The general agreement has not been substantially performed. The applicants cannot assert legal ownership of the condominium units. They cannot deal with the units as owners.
The failure of the respondent to deliver legal title to the condominium units goes to the root of the general agreements and deprives the applicants of that for which they bargained, i.e. title to two condominium units.
[16] It is essential, however, to examine the first issue: was the series of agreements between the vendor and the respondents a contract for the provision of a home or two contracts, one for the home and one for the services? Apparently, the arrangements made between the Program and the developer were that the enrolment fees paid by the developer into the guarantee fund were based not on the full purchase price of each unit, but rather on the portion of the price attributed to the land and construction only. Of course this was done without the involvement of the purchasers.
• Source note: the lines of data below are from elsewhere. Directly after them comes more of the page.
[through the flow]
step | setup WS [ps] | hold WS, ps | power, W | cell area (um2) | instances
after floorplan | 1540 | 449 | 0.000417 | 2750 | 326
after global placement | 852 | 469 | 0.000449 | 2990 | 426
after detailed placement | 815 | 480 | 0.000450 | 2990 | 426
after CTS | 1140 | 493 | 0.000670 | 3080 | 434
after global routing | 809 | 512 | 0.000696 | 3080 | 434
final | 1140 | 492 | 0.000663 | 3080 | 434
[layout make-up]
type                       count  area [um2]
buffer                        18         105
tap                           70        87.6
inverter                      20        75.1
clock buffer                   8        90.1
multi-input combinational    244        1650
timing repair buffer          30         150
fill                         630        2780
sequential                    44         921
### src/sv/counting_sort_engine_defines.svh
// Assertion helpers used by the counting sort engine datapath.
`ifndef COUNTING_SORT_ENGINE_DEFINES_SVH
`define COUNTING_SORT_ENGINE_DEFINES_SVH

// The expression must hold at every clock edge outside reset.
`define CSE_ASSERT_ALWAYS(label, clk, rst_n, expr) \
  label: assert property (@(posedge clk) disable iff (!rst_n) (expr)) \
    else $error("counting sort engine check failed");

// The consequent must hold in the same cycle as the antecedent.
`define CSE_ASSERT_IMPLY(label, clk, rst_n, ante, cons) \
  label: assert property (@(posedge clk) disable iff (!rst_n) (ante) |-> (cons)) \
    else $error("counting sort engine check failed");

`endif

### src/sv/cse_pkg.sv
`default_nettype none

package cse_pkg;

  localparam int MAX_ITEMS = 1024;
  localparam int KEY_BINS  = 256;

  localparam int KEY_W    = 8;
  localparam int BIN_AW   = $clog2(KEY_BINS);
  localparam int BIN_IW   = BIN_AW + 1;
  localparam int ITEM_AW  = $clog2(MAX_ITEMS);
  localparam int CNT_W    = ITEM_AW + 1;
  localparam int LIM_W    = 9;
  localparam int STAT_W   = 2;
  localparam int CFG_AW   = 3;
  localparam int CFG_DW   = 32;

  // Request type codes.
  localparam logic REQ_PUSH = 1'b0;
  localparam logic REQ_PULL = 1'b1;

  // Result status codes.
  localparam logic [STAT_W-1:0] STAT_OK      = 2'd0;
  localparam logic [STAT_W-1:0] STAT_EMPTY   = 2'd1;
  localparam logic [STAT_W-1:0] STAT_FLAGGED = 2'd2;

  // Register index of key_limit (word address bits of paddr).
  localparam logic [CFG_AW-3:0] REG_KEY_LIMIT = '0;
  localparam logic [LIM_W-1:0]  KEY_LIMIT_RST = LIM_W'(256);

  typedef struct packed {
    logic             req_type;
    logic [KEY_W-1:0] key_in;
    logic             last_key;
  } in_t;

  typedef struct packed {
    logic [KEY_W-1:0]  sorted_key;
    logic              final_key;
    logic [STAT_W-1:0] status;
  } out_t;

  // Commands from the controller to the datapath.
  typedef struct packed {
    logic push;
    logic pull;
    logic bin_upd;
    logic prefix_init;
    logic prefix_step;
    logic place_init;
    logic place_key;
    logic place_bin;
    logic place_wr;
    logic set_ready;
    logic pull_load;
  } cmd_t;

  // Status from the datapath to the controller.
  typedef struct packed {
    logic push_full;
    logic pull_avail;
    logic prefix_done;
    logic place_done;
    logic out_valid;
  } sts_t;

endpackage

`default_nettype wire

### src/sv/cse_ctrl.sv
`default_nettype none

module cse_ctrl (
  input  wire logic          clk,
  input  wire logic          rst_n,
  input  wire logic          in_valid,
  input  wire cse_pkg::in_t  in_data,
  output logic               in_stall,
  input  wire logic          out_stall,
  input  wire cse_pkg::sts_t sts,
  output cse_pkg::cmd_t      cmd
);

  localparam logic [2:0] ST_IDLE     = 3'd0;
  localparam logic [2:0] ST_PUSH_UPD = 3'd1;
  localparam logic [2:0] ST_PREFIX   = 3'd2;
  localparam logic [2:0] ST_PL_KEY   = 3'd3;
  localparam logic [2:0] ST_PL_BIN   = 3'd4;
  localparam logic [2:0] ST_PL_WR    = 3'd5;
  localparam logic [2:0] ST_PULL_RD  = 3'd6;

  logic [2:0] state_r;
  logic [2:0] state_nxt;
  logic       last_r;
  logic       last_nxt;
  logic       acc;

  assign in_stall = (state_r != ST_IDLE) || (sts.out_valid && out_stall);
  assign acc      = in_valid && !in_stall;

  always_comb begin
    state_nxt = state_r;
    last_nxt  = last_r;
    cmd       = '0;
    case (state_r)
      ST_IDLE: begin
        if (acc) begin
          if (in_data.req_type == cse_pkg::REQ_PUSH) begin
            cmd.push = 1'b1;
            last_nxt = in_data.last_key;
            if (!sts.push_full) begin
              state_nxt = ST_PUSH_UPD;
            end else if (in_data.last_key) begin
              cmd.prefix_init = 1'b1;
              state_nxt       = ST_PREFIX;
            end
          end else begin
            cmd.pull = 1'b1;
            if (sts.pull_avail) begin
              state_nxt = ST_PULL_RD;
            end
          end
        end
      end
      ST_PUSH_UPD: begin
        cmd.bin_upd = 1'b1;
        if (last_r) begin
          cmd.prefix_init = 1'b1;
          state_nxt       = ST_PREFIX;
        end else begin
          state_nxt = ST_IDLE;
        end
      end
      ST_PREFIX: begin
        cmd.prefix_step = 1'b1;
        if (sts.prefix_done) begin
          cmd.place_init = 1'b1;
          state_nxt      = ST_PL_KEY;
        end
      end
      ST_PL_KEY: begin
        if (sts.place_done) begin
          cmd.set_ready = 1'b1;
          state_nxt     = ST_IDLE;
        end else begin
          cmd.place_key = 1'b1;
          state_nxt     = ST_PL_BIN;
        end
      end
      ST_PL_BIN: begin
        cmd.place_bin = 1'b1;
        state_nxt     = ST_PL_WR;
      end
      ST_PL_WR: begin
        cmd.place_wr = 1'b1;
        state_nxt    = ST_PL_KEY;
      end
      ST_PULL_RD: begin
        cmd.pull_load = 1'b1;
        state_nxt     = ST_IDLE;
      end
      default: begin
        state_nxt = ST_IDLE;
      end
    endcase
  end

  always_ff @(posedge clk) begin
    if (!rst_n) begin
      state_r <= ST_IDLE;
      last_r  <= 1'b0;
    end else begin
      state_r <= state_nxt;
      last_r  <= last_nxt;
    end
  end

endmodule

`default_nettype wire
===== src/sv/counting_sort_engine_defines.svh =====
// Assertion helpers used by the counting sort engine datapath.
`ifndef COUNTING_SORT_ENGINE_DEFINES_SVH
`define COUNTING_SORT_ENGINE_DEFINES_SVH

// The expression must hold at every clock edge outside reset.
`define CSE_ASSERT_ALWAYS(label, clk, rst_n, expr) \
  label: assert property (@(posedge clk) disable iff (!rst_n) (expr)) \
    else $error("counting sort engine check failed");

// The consequent must hold in the same cycle as the antecedent.
`define CSE_ASSERT_IMPLY(label, clk, rst_n, ante, cons) \
  label: assert property (@(posedge clk) disable iff (!rst_n) (ante) |-> (cons)) \
    else $error("counting sort engine check failed");

`endif


===== src/sv/cse_pkg.sv =====
`default_nettype none

package cse_pkg;

  localparam int MAX_ITEMS = 1024;
  localparam int KEY_BINS  = 256;

  localparam int KEY_W    = 8;
  localparam int BIN_AW   = $clog2(KEY_BINS);
  localparam int BIN_IW   = BIN_AW + 1;
  localparam int ITEM_AW  = $clog2(MAX_ITEMS);
  localparam int CNT_W    = ITEM_AW + 1;
  localparam int LIM_W    = 9;
  localparam int STAT_W   = 2;
  localparam int CFG_AW   = 3;
  localparam int CFG_DW   = 32;

  // Request type codes.
  localparam logic REQ_PUSH = 1'b0;
  localparam logic REQ_PULL = 1'b1;

  // Result status codes.
  localparam logic [STAT_W-1:0] STAT_OK      = 2'd0;
  localparam logic [STAT_W-1:0] STAT_EMPTY   = 2'd1;
  localparam logic [STAT_W-1:0] STAT_FLAGGED = 2'd2;

  // Register index of key_limit (word address bits of paddr).
  localparam logic [CFG_AW-3:0] REG_KEY_LIMIT = '0;
  localparam logic [LIM_W-1:0]  KEY_LIMIT_RST = LIM_W'(256);

  typedef struct packed {
    logic             req_type;
    logic [KEY_W-1:0] key_in;
    logic             last_key;
  } in_t;

  typedef struct packed {
    logic [KEY_W-1:0]  sorted_key;
    logic              final_key;
    logic [STAT_W-1:0] status;
  } out_t;

  // Commands from the controller to the datapath.
  typedef struct packed {
    logic push;
    logic pull;
    logic bin_upd;
    logic prefix_init;
    logic prefix_step;
    logic place_init;
    logic place_key;
    logic place_bin;
    logic place_wr;
    logic set_ready;
    logic pull_load;
  } cmd_t;

  // Status from the datapath to the controller.
  typedef struct packed {
    logic push_full;
    logic pull_avail;
    logic prefix_done;
    logic place_done;
    logic out_valid;
  } sts_t;

endpackage

`default_nettype wire


===== src/sv/cse_cfg.sv =====
`default_nettype none

module cse_cfg (
  input  wire logic                          clk,
  input  wire logic                          rst_n,
  input  wire logic                          psel,
  input  wire logic                          penable,
  input  wire logic                          pwrite,
  input  wire logic [cse_pkg::CFG_AW-1:0]    paddr,
  input  wire logic [cse_pkg::CFG_DW-1:0]    pwdata,
  output logic      [cse_pkg::CFG_DW-1:0]    prdata,
  output logic                               pready,
  output logic      [cse_pkg::LIM_W-1:0]     key_limit
);

  logic [cse_pkg::LIM_W-1:0] key_limit_r;
  logic [cse_pkg::LIM_W-1:0] key_limit_nxt;
  logic                      sel_lim;

  assign sel_lim = (paddr[cse_pkg::CFG_AW-1:2] == cse_pkg::REG_KEY_LIMIT);

  always_comb begin
    key_limit_nxt = key_limit_r;
    if (psel && penable && pwrite && sel_lim) begin
      key_limit_nxt = pwdata[cse_pkg::LIM_W-1:0];
    end
  end

  always_ff @(posedge clk) begin
    if (!rst_n) begin
      key_limit_r <= cse_pkg::KEY_LIMIT_RST;
    end else begin
      key_limit_r <= key_limit_nxt;
    end
  end

  assign prdata    = sel_lim ? cse_pkg::CFG_DW'(key_limit_r) : '0;
  assign pready    = 1'b1;
  assign key_limit = key_limit_r;

endmodule

`default_nettype wire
[17] The package of agreements for the purchase of each unit consisted of nine agreements: the General Agreement, the Unit Purchase Agreement, the Financial Schedule, the Trust Agreement, the Development Agreement, the Services Agreement, the Rental Management Agreement, the Guarantee Agreement and the Appliances Lease Agreement. Article 1.01 of the Unit Purchase Agreement provides that the purchaser is purchasing beneficial ownership in the Purchaser's Land "for the price set forth and payable in accordance with Article 2.01 hereof". Article 2.01 provides that: "The Purchase Price for the Purchaser's Lands, [page732] the Work, Landscaping, Paving and the Initial Services shall be allocated as set forth in the Financial Schedule . . . ". It is common ground that the purchase price was allocated in a manner that facilitated the tax deductions, the savings from which would then be used by the purchaser to finance the investment in the condominium unit.
[18] In my view, in order to determine whether the agreements constituted one contract or two, one must examine the market value of the home being purchased. Was it the price attributed to the land and construction only, or was it the full purchase price? If the purchasers were effectively paying a premium for the services that was not reflected in the current value of the unit, then there would be merit in the submission of the appellant. However, if the purchasers were buying a unit whose market value was the total sale price under the agreements, then no amount was paid for the services as a separate cost.
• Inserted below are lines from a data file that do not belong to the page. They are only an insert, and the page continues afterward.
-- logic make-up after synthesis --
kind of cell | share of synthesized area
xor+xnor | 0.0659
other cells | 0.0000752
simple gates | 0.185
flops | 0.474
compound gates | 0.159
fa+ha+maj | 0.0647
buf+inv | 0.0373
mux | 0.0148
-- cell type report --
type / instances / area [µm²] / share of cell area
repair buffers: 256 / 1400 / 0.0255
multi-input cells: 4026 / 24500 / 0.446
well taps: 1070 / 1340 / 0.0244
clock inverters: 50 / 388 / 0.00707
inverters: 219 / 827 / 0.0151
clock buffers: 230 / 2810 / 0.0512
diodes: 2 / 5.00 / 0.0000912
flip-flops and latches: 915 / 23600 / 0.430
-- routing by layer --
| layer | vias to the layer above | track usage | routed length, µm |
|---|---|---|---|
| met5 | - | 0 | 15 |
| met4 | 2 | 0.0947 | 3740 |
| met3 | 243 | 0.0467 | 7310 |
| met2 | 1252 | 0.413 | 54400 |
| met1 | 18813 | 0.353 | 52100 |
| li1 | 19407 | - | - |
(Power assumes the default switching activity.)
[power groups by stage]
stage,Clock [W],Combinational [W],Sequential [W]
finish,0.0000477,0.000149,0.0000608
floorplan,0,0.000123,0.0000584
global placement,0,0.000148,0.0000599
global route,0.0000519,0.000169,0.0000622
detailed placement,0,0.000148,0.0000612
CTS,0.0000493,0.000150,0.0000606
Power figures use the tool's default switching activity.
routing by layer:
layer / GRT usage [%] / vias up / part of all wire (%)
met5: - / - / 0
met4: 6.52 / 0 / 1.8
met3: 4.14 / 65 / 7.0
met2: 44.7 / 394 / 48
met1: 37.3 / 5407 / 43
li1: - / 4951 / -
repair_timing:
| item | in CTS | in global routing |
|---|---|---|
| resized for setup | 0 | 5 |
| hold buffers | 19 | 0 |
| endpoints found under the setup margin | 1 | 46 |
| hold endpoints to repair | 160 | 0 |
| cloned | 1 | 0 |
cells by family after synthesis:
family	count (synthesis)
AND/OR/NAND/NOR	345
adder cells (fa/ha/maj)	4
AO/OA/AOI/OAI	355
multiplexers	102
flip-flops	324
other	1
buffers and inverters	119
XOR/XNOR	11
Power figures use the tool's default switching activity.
[19] An examination of the promotional material for the condominium units reveals that the developer projected a 6 per cent increase in property values commencing in 1988 and that the units would be sold in 1999. The assumed sale prices used for 1999 are calculated based on 1987 original values that correspond with the total purchase prices of the respective units. In other words, the original total purchase price of each condominium unit is represented by the developer as the current market value of the unit, so that the portion of the price attributed to services therefore forms part of the value of the unit. I conclude, as did White J., that there was one contract for the purchase of a home and that the total purchase price reflected its fair market value at the time.
[20] Consequently, in this case, when the vendor failed to deliver title to the unit, the damages suffered by the respondents were the amounts paid, which formed part of the price of the "home" within the meaning of s. 14(1)(a) of the Act. In those circumstances, the Program is providing compensation not for services, but for the failure of the vendor to deliver the home contracted for.
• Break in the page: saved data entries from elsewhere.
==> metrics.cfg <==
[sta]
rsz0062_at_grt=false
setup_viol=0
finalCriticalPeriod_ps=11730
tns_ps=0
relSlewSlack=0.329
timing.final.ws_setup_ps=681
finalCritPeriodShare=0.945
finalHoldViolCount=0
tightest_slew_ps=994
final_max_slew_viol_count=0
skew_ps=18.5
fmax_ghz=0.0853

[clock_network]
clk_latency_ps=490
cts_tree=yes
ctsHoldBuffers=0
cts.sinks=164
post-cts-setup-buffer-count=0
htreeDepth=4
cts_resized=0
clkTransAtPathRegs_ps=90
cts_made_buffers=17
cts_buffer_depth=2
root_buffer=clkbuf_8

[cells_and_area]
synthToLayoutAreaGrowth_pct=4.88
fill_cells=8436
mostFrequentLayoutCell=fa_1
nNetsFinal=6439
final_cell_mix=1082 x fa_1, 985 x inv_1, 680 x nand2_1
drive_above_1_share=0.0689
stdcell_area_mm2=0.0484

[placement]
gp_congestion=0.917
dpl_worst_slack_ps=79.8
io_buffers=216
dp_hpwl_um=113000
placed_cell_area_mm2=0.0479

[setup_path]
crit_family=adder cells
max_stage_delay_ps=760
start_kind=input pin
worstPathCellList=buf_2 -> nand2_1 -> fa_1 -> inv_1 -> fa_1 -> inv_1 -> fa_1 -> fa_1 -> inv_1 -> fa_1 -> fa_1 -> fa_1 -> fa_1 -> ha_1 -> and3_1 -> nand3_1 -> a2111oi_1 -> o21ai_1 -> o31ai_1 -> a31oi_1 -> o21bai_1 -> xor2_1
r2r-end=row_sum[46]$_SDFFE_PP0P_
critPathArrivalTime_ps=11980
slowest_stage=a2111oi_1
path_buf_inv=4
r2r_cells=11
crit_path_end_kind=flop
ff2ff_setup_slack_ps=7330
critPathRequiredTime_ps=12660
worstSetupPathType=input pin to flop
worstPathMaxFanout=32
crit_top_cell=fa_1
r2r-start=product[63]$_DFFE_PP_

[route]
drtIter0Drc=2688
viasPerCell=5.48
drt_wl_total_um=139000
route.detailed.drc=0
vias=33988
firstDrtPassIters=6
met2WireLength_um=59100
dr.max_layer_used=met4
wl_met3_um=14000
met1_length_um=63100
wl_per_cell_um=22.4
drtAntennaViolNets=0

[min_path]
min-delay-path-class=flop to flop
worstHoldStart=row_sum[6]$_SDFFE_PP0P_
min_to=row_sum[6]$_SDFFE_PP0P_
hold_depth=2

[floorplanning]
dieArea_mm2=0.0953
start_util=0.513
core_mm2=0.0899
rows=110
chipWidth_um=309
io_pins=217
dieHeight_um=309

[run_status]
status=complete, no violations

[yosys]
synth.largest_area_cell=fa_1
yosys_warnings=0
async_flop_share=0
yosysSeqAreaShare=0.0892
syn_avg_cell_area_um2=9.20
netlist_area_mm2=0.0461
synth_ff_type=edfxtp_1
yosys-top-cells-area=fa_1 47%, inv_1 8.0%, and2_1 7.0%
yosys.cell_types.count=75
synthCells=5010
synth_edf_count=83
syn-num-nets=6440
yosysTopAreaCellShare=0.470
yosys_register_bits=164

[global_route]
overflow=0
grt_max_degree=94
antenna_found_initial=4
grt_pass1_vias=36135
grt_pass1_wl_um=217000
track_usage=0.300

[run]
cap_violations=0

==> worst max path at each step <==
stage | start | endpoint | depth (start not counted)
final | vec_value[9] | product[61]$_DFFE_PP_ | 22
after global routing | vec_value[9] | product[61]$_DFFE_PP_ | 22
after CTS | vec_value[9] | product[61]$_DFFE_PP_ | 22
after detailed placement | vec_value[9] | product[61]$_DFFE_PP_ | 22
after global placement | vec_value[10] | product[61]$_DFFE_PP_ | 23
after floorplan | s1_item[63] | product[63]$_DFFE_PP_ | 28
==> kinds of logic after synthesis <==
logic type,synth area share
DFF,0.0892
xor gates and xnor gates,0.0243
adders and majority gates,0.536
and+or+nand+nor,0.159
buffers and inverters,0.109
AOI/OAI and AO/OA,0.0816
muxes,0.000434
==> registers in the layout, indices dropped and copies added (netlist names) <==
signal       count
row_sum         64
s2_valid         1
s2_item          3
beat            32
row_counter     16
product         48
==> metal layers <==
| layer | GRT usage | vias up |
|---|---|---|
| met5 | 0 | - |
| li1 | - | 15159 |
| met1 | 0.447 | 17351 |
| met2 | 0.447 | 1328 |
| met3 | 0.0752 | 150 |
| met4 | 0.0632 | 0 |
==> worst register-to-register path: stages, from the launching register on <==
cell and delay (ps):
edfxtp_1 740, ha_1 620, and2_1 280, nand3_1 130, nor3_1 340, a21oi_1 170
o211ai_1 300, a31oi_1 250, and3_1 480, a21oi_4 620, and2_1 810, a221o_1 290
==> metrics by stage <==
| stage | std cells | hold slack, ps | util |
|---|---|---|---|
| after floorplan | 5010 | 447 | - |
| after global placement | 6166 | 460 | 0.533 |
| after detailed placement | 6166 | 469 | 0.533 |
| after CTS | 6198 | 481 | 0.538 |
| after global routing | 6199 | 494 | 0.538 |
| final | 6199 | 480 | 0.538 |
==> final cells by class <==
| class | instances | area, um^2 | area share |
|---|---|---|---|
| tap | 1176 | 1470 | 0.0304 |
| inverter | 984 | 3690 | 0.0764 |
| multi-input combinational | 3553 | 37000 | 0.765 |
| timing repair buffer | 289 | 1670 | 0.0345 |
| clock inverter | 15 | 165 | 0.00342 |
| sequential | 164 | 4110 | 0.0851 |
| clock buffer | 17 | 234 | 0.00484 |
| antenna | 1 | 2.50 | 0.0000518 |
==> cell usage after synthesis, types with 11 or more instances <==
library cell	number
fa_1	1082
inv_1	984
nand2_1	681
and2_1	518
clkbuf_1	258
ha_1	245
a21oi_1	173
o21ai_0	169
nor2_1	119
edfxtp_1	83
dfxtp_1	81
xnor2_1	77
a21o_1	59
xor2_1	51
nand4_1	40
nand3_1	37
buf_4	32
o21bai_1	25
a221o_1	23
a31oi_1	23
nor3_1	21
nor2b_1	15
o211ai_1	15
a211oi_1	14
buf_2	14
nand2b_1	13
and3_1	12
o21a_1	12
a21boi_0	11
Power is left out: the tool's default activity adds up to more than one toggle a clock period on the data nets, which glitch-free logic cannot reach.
[21] It is unfortunate that the Program accepted enrolment fees from the vendor of these units that did not reflect the "final sale price" of the units as required by s. 8(3) of the Regulation, but rather reflected a reduced price based only on the portion attributable to the land and construction in the agreements. However, that circumstance cannot affect the proper interpretation of the agreements and of s. 14(1)(a) of the Act. [page733]
Issue 2: Whether certain guarantee payments by the vendor should have been deducted
[22] The appellant submits that the Divisional Court erred by failing to deduct, under s. 14(2), the amounts the respondents received as benefits under the Guarantee Agreements that formed part of the purchase agreements for their respective units.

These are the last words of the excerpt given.